The Dock

There is a pond that we visit most summers, out near the end of Cape Cod. This pond has a small, rectangular, floating dock about 40 meters off its narrow, sandy beach. During most of the day, the dock is dripping with kids, and things sometimes get chaotic out there, lots of pushing and shoving and splashing, the platform itself shifting around on its tether.

When my kids were very young they dreamed of making it out to the dock, and I remember clearly the first times they were able to swim all the way out on their own. Maybe they climbed up and dove off again a few times, before things got out of hand, before the teenagers made the thing inhospitable for the younger ones.

I think of that dock sometimes when I’m running.

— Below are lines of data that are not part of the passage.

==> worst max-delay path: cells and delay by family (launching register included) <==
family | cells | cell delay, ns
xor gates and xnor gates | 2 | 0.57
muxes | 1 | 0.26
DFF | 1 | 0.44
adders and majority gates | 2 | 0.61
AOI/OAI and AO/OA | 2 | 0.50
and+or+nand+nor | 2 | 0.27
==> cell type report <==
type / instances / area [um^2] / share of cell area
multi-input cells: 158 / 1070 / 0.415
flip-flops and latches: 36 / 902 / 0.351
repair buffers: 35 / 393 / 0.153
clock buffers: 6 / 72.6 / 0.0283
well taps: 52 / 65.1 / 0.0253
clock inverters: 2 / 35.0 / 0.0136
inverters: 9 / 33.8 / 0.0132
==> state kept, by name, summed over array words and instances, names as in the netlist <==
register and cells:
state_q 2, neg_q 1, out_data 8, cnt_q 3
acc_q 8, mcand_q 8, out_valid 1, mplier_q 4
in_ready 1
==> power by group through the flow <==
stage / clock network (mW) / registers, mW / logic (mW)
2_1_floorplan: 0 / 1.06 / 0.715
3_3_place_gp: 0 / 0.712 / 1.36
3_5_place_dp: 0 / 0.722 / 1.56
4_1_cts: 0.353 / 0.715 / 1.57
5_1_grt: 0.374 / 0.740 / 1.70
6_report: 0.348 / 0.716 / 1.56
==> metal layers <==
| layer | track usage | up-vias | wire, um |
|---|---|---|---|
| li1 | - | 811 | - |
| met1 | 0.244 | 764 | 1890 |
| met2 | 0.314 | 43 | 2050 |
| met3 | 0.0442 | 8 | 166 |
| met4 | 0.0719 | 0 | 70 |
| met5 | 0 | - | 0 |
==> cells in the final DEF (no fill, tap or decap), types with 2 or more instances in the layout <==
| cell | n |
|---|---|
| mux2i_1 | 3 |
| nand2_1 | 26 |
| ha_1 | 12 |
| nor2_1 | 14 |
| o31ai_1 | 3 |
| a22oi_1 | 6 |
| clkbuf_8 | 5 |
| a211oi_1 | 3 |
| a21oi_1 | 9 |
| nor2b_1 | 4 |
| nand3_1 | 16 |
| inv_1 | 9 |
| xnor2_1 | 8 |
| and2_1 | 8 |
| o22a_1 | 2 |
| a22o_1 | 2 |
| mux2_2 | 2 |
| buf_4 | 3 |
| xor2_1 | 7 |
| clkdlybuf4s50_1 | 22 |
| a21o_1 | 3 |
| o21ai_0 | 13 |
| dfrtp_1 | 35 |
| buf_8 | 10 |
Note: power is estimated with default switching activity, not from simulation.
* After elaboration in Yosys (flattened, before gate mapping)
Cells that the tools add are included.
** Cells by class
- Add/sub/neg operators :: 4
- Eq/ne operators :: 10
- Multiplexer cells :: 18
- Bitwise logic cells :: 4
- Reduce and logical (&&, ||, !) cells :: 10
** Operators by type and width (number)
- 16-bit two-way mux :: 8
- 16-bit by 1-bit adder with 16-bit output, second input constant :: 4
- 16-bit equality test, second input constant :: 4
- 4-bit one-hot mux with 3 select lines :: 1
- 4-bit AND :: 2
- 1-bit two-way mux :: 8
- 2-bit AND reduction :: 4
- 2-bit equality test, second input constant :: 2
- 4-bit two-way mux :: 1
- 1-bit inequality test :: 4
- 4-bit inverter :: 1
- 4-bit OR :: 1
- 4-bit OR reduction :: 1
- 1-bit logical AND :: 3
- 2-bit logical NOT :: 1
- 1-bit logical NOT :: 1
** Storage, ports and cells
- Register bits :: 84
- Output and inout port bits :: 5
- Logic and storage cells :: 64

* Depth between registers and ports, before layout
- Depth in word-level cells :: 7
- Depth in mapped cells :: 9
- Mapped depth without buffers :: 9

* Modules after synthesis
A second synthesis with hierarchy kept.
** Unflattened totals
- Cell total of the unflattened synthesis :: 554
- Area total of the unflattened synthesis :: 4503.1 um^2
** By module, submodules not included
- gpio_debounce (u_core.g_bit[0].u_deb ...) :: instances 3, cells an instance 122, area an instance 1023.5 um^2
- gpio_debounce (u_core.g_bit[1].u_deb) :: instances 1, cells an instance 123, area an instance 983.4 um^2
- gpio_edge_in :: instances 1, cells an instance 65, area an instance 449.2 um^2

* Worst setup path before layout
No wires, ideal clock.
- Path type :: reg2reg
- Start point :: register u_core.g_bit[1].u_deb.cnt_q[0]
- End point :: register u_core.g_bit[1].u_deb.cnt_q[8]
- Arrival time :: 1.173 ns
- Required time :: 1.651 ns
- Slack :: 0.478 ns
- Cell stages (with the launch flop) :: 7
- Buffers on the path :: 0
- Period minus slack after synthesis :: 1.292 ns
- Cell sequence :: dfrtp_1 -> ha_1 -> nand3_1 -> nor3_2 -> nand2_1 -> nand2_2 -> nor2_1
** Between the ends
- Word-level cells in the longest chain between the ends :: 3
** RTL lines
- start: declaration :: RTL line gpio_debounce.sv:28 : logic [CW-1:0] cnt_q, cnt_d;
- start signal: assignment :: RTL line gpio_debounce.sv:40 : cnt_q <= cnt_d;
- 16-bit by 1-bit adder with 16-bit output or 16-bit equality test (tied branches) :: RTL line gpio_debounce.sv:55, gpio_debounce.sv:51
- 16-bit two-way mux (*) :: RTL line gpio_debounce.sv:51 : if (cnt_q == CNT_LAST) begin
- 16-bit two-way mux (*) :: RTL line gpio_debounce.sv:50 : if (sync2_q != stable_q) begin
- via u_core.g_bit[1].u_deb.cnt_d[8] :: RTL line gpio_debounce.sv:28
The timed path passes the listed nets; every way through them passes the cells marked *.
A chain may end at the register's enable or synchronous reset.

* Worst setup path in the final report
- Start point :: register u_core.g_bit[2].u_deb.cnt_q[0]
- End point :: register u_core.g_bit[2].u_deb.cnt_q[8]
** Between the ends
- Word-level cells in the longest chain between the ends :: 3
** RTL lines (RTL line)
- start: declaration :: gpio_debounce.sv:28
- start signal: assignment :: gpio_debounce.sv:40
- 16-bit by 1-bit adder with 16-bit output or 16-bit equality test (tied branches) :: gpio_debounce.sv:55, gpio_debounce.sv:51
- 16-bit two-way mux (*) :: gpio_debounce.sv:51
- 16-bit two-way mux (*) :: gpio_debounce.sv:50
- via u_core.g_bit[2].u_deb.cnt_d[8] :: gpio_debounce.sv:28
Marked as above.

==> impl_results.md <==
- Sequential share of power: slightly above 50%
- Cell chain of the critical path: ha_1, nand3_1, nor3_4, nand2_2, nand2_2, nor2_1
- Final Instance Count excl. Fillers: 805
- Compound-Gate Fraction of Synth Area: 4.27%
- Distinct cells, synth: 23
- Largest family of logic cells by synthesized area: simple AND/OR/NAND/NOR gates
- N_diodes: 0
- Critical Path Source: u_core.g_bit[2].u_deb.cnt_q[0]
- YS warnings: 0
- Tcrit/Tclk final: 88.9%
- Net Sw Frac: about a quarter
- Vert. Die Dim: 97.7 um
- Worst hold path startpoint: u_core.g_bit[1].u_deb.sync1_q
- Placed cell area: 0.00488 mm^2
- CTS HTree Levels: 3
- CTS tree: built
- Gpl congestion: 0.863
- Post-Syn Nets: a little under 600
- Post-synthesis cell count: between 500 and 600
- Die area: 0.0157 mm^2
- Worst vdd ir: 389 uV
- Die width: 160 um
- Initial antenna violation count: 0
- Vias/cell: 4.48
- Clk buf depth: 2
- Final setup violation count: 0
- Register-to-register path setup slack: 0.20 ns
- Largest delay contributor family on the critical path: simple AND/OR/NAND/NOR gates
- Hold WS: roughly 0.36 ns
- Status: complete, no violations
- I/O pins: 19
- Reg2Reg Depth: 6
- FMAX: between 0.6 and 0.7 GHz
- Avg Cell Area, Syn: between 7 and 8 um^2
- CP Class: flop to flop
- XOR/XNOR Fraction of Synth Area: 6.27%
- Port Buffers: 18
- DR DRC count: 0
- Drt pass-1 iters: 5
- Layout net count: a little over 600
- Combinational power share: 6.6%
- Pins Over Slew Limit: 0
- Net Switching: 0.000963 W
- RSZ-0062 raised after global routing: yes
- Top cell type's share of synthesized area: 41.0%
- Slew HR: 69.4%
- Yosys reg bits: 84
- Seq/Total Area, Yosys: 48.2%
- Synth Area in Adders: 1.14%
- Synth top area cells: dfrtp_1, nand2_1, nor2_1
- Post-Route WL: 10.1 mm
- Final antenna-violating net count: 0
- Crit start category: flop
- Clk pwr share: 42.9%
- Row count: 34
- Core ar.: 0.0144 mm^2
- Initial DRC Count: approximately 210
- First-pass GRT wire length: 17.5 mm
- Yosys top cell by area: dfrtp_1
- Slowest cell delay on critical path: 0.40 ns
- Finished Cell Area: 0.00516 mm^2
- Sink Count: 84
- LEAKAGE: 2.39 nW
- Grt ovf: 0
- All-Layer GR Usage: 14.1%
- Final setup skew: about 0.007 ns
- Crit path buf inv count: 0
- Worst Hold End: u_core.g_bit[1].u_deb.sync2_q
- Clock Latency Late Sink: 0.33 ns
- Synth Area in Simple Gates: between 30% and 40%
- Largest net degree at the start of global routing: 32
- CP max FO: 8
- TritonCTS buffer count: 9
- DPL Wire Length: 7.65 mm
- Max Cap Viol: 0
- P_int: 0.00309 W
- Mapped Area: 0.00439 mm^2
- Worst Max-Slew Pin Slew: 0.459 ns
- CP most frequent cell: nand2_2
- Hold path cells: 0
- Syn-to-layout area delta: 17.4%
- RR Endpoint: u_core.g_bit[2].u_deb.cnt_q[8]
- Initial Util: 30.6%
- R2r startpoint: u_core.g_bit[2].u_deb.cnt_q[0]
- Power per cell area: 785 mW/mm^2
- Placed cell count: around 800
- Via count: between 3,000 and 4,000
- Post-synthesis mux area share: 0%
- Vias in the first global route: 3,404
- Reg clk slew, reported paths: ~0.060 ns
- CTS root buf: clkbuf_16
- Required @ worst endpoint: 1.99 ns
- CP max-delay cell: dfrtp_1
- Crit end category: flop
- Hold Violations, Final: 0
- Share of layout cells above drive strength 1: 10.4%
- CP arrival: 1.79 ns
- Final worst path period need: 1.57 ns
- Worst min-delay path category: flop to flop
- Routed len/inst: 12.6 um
**src/rtl/uart_tx_if.sv**
```systemverilog
// Write-side handshake between the APB register block and the UART transmitter:
// TX-data write strobe, the byte being written, and FIFO-space feedback.
interface uart_tx_if;
    logic       tx_data_reg_wr;
    logic [7:0] tx_data;
    logic       tx_ready;

    modport master (
        output tx_data_reg_wr,
        output tx_data,
        input  tx_ready
    );

    modport slave (
        input  tx_data_reg_wr,
        input  tx_data,
        output tx_ready
    );
endinterface

```
**src/rtl/uart_tx.sv**
```systemverilog
// UART transmitter: byte FIFO fed by the register block, internal 16x baud timing,
// start / 7-or-8 data / optional parity / one stop bit framing on a registered txd.
module uart_tx #(
    parameter int FIFO_DEPTH = 4
) (
    input  logic        PCLK,
    input  logic        PRESET,
    uart_tx_if.slave    bus,
    input  logic [12:0] baud_val,
    input  logic        data_bits,
    input  logic        parity_en,
    input  logic        parity_odd0_even1,
    output logic        tx_busy,
    output logic        txd
);
    localparam int PW = (FIFO_DEPTH > 1) ? $clog2(FIFO_DEPTH) : 1;
    localparam int CW = PW + 1;
    localparam logic [CW-1:0] FULL_C  = CW'(FIFO_DEPTH);
    localparam logic [CW-1:0] CONE_C  = CW'(1);
    localparam logic [CW-1:0] CZERO_C = CW'(0);
    localparam logic [PW-1:0] PONE_C  = PW'(1);

    typedef enum logic [2:0] {
        ST_IDLE   = 3'd0,
        ST_START  = 3'd1,
        ST_DATA   = 3'd2,
        ST_PARITY = 3'd3,
        ST_STOP   = 3'd4
    } state_t;

    function automatic logic parity_fn(input logic [7:0] d, input logic eight, input logic even);
        logic x;
        x = (^d[6:0]) ^ (eight & d[7]);
        return even ? x : ~x;
    endfunction

    logic [7:0]    mem_r [FIFO_DEPTH];
    logic [PW-1:0] wr_ptr_r;
    logic [PW-1:0] rd_ptr_r;
    logic [CW-1:0] count_r;
    logic [CW-1:0] count_nxt_s;
    logic          tx_ready_r;
    logic          wr_en_s;
    logic          pop_s;
    logic          not_empty_s;
    logic          bit_end_s;
    logic [7:0]    fifo_dout_s;
    logic [2:0]    last_bit_s;

    state_t        state_r;
    logic [12:0]   presc_r;
    logic [3:0]    tick_r;
    logic [2:0]    bit_cnt_r;
    logic [7:0]    shift_r;
    logic [12:0]   baud_r;
    logic          bits8_r;
    logic          par_en_r;
    logic          par_bit_r;
    logic          txd_r;
    logic          busy_r;

    assign bus.tx_ready = tx_ready_r;
    assign tx_busy      = busy_r;
    assign txd          = txd_r;

    assign fifo_dout_s = mem_r[rd_ptr_r];
    assign not_empty_s = (count_r != CZERO_C);
    assign wr_en_s     = bus.tx_data_reg_wr & tx_ready_r;
    assign bit_end_s   = (presc_r == baud_r) && (tick_r == 4'hF);
    assign last_bit_s  = bits8_r ? 3'd7 : 3'd6;

    // Pop decision: from IDLE, or at the last cycle of a stop bit for contiguous frames.
    always_comb begin
        pop_s = 1'b0;
        case (state_r)
            ST_IDLE: pop_s = not_empty_s;
            ST_STOP: begin
                if (bit_end_s) begin
                    pop_s = not_empty_s;
                end else begin
                    pop_s = 1'b0;
                end
            end
            default: pop_s = 1'b0;
        endcase
    end

    // Next FIFO occupancy; simultaneous push and pop leave it unchanged.
    always_comb begin
        count_nxt_s = count_r;
        case ({wr_en_s, pop_s})
            2'b10:   count_nxt_s = count_r + CONE_C;
            2'b01:   count_nxt_s = count_r - CONE_C;
            default: count_nxt_s = count_r;
        endcase
    end

    // FIFO storage; writes while full never reach here because wr_en_s is gated.
    always_ff @(posedge PCLK) begin
        if (wr_en_s) begin
            mem_r[wr_ptr_r] <= bus.tx_data;
        end
    end

    // FIFO pointers, count and the registered space flag.
    always_ff @(posedge PCLK) begin
        if (PRESET) begin
            wr_ptr_r   <= {PW{1'b0}};
            rd_ptr_r   <= {PW{1'b0}};
            count_r    <= CZERO_C;
            tx_ready_r <= 1'b1;
        end else begin
            if (wr_en_s) begin
                wr_ptr_r <= wr_ptr_r + PONE_C;
            end
            if (pop_s) begin
                rd_ptr_r <= rd_ptr_r + PONE_C;
            end
            count_r    <= count_nxt_s;
            tx_ready_r <= (count_nxt_s != FULL_C);
        end
    end

    // Framing FSM with bit timing; frame settings are captured at each pop.
    always_ff @(posedge PCLK) begin
        if (PRESET) begin
            state_r   <= ST_IDLE;
            presc_r   <= 13'd0;
            tick_r    <= 4'd0;
            bit_cnt_r <= 3'd0;
            shift_r   <= 8'd0;
            baud_r    <= 13'd0;
            bits8_r   <= 1'b0;
            par_en_r  <= 1'b0;
            par_bit_r <= 1'b0;
            txd_r     <= 1'b1;
            busy_r    <= 1'b0;
        end else begin
            if (presc_r == baud_r) begin
                presc_r <= 13'd0;
                tick_r  <= tick_r + 4'd1;
            end else begin
                presc_r <= presc_r + 13'd1;
            end

            case (state_r)
                ST_IDLE: begin
                    presc_r <= 13'd0;
                    tick_r  <= 4'd0;
                    if (pop_s) begin
                        shift_r   <= fifo_dout_s;
                        baud_r    <= baud_val;
                        bits8_r   <= data_bits;
                        par_en_r  <= parity_en;
                        par_bit_r <= parity_fn(fifo_dout_s, data_bits, parity_odd0_even1);
                        state_r   <= ST_START;
                        txd_r     <= 1'b0;
                        busy_r    <= 1'b1;
                    end else begin
                        txd_r  <= 1'b1;
                        busy_r <= 1'b0;
                    end
                end
                ST_START: begin
                    if (bit_end_s) begin
                        presc_r   <= 13'd0;
                        tick_r    <= 4'd0;
                        bit_cnt_r <= 3'd0;
                        state_r   <= ST_DATA;
                        txd_r     <= shift_r[0];
                    end
                end
                ST_DATA: begin
                    if (bit_end_s) begin
                        presc_r <= 13'd0;
                        tick_r  <= 4'd0;
                        if (bit_cnt_r == last_bit_s) begin
                            if (par_en_r) begin
                                state_r <= ST_PARITY;
                                txd_r   <= par_bit_r;
                            end else begin
                                state_r <= ST_STOP;
                                txd_r   <= 1'b1;
                            end
                        end else begin
                            bit_cnt_r <= bit_cnt_r + 3'd1;
                            shift_r   <= {1'b0, shift_r[7:1]};
                            txd_r     <= shift_r[1];
                        end
                    end
                end
                ST_PARITY: begin
                    if (bit_end_s) begin
                        presc_r <= 13'd0;
                        tick_r  <= 4'd0;
                        state_r <= ST_STOP;
                        txd_r   <= 1'b1;
                    end
                end
                ST_STOP: begin
                    if (bit_end_s) begin
                        presc_r <= 13'd0;
                        tick_r  <= 4'd0;
                        if (pop_s) begin
                            shift_r   <= fifo_dout_s;
                            baud_r    <= baud_val;
                            bits8_r   <= data_bits;
                            par_en_r  <= parity_en;
                            par_bit_r <= parity_fn(fifo_dout_s, data_bits, parity_odd0_even1);
                            state_r   <= ST_START;
                            txd_r     <= 1'b0;
                        end else begin
                            state_r <= ST_IDLE;
                            txd_r   <= 1'b1;
                            busy_r  <= 1'b0;
                        end
                    end
                end
                default: begin
                    state_r <= ST_IDLE;
                    txd_r   <= 1'b1;
                    busy_r  <= 1'b0;
                end
            endcase
        end
    end
endmodule
```
**src/flat_wrapper.sv**
```systemverilog
// flat-port wrapper written by rule: the top's interface ports become plain ports
module uart_tx_flat 
#(
    parameter int FIFO_DEPTH = 4
)
  (PCLK, PRESET, baud_val, data_bits, parity_en, parity_odd0_even1, tx_busy, txd, bus_tx_data_reg_wr, bus_tx_data, bus_tx_ready);
  uart_tx_if bus_i ();
  input  logic PCLK;
  input  logic PRESET;
  input  logic [12:0] baud_val;
  input  logic data_bits;
  input  logic parity_en;
  input  logic parity_odd0_even1;
  output logic tx_busy;
  output logic txd;
  input wire logic [$bits(bus_i.tx_data_reg_wr)-1:0] bus_tx_data_reg_wr;
  input wire logic [$bits(bus_i.tx_data)-1:0] bus_tx_data;
  output wire logic [$bits(bus_i.tx_ready)-1:0] bus_tx_ready;
  assign bus_i.tx_data_reg_wr = bus_tx_data_reg_wr;
  assign bus_i.tx_data = bus_tx_data;
  assign bus_tx_ready = bus_i.tx_ready;
  uart_tx #(.FIFO_DEPTH(FIFO_DEPTH)) u_core (.PCLK(PCLK), .PRESET(PRESET), .bus(bus_i), .baud_val(baud_val), .data_bits(data_bits), .parity_en(parity_en), .parity_odd0_even1(parity_odd0_even1), .tx_busy(tx_busy), .txd(txd));
endmodule
```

Because my Achilles hurts and because I’m tired and because the First Mile Is a Lie, it can feel like I’m just swimming out to that dock, struggling, looking for a place to float. If I have a friend along, it’s like swimming along next to the kids, feeling more confident because I’m not alone. Sometimes I look to the dog for that reassurance. His tongue lolls around, and he glances up at me, and his eyes say, “Isn’t this great?”

When I’m alone I have to fall back on the faith that going forward is always better than going back., and so I keep going until I find that place where the run is running itself, my legs just falling forward through space, my breath in rhythm, my mind calm.

It’s like pulling yourself up on the dock after the swim, the sweet relief of getting there. If you’re a kid, you’re heaving for breath, water running out of your hair into your eyes, and you smile, because you finally made it. If you’re me, there just comes a moment where the discomfort ebbs away, and I can shift my thinking more towards trying to run well, to dance through the rocks and roots, to power through harder sections. Life seems bright and easy, sitting on that dock.

So, I float there as long as I can, until things start to get out of hand. I catch a toe on a rock and stumble. I feel my legs getting heavier. My breath goes ragged.

And then, like a kid who can’t quite believe he made it to the dock in the first place, I’m just trying to get back to shore.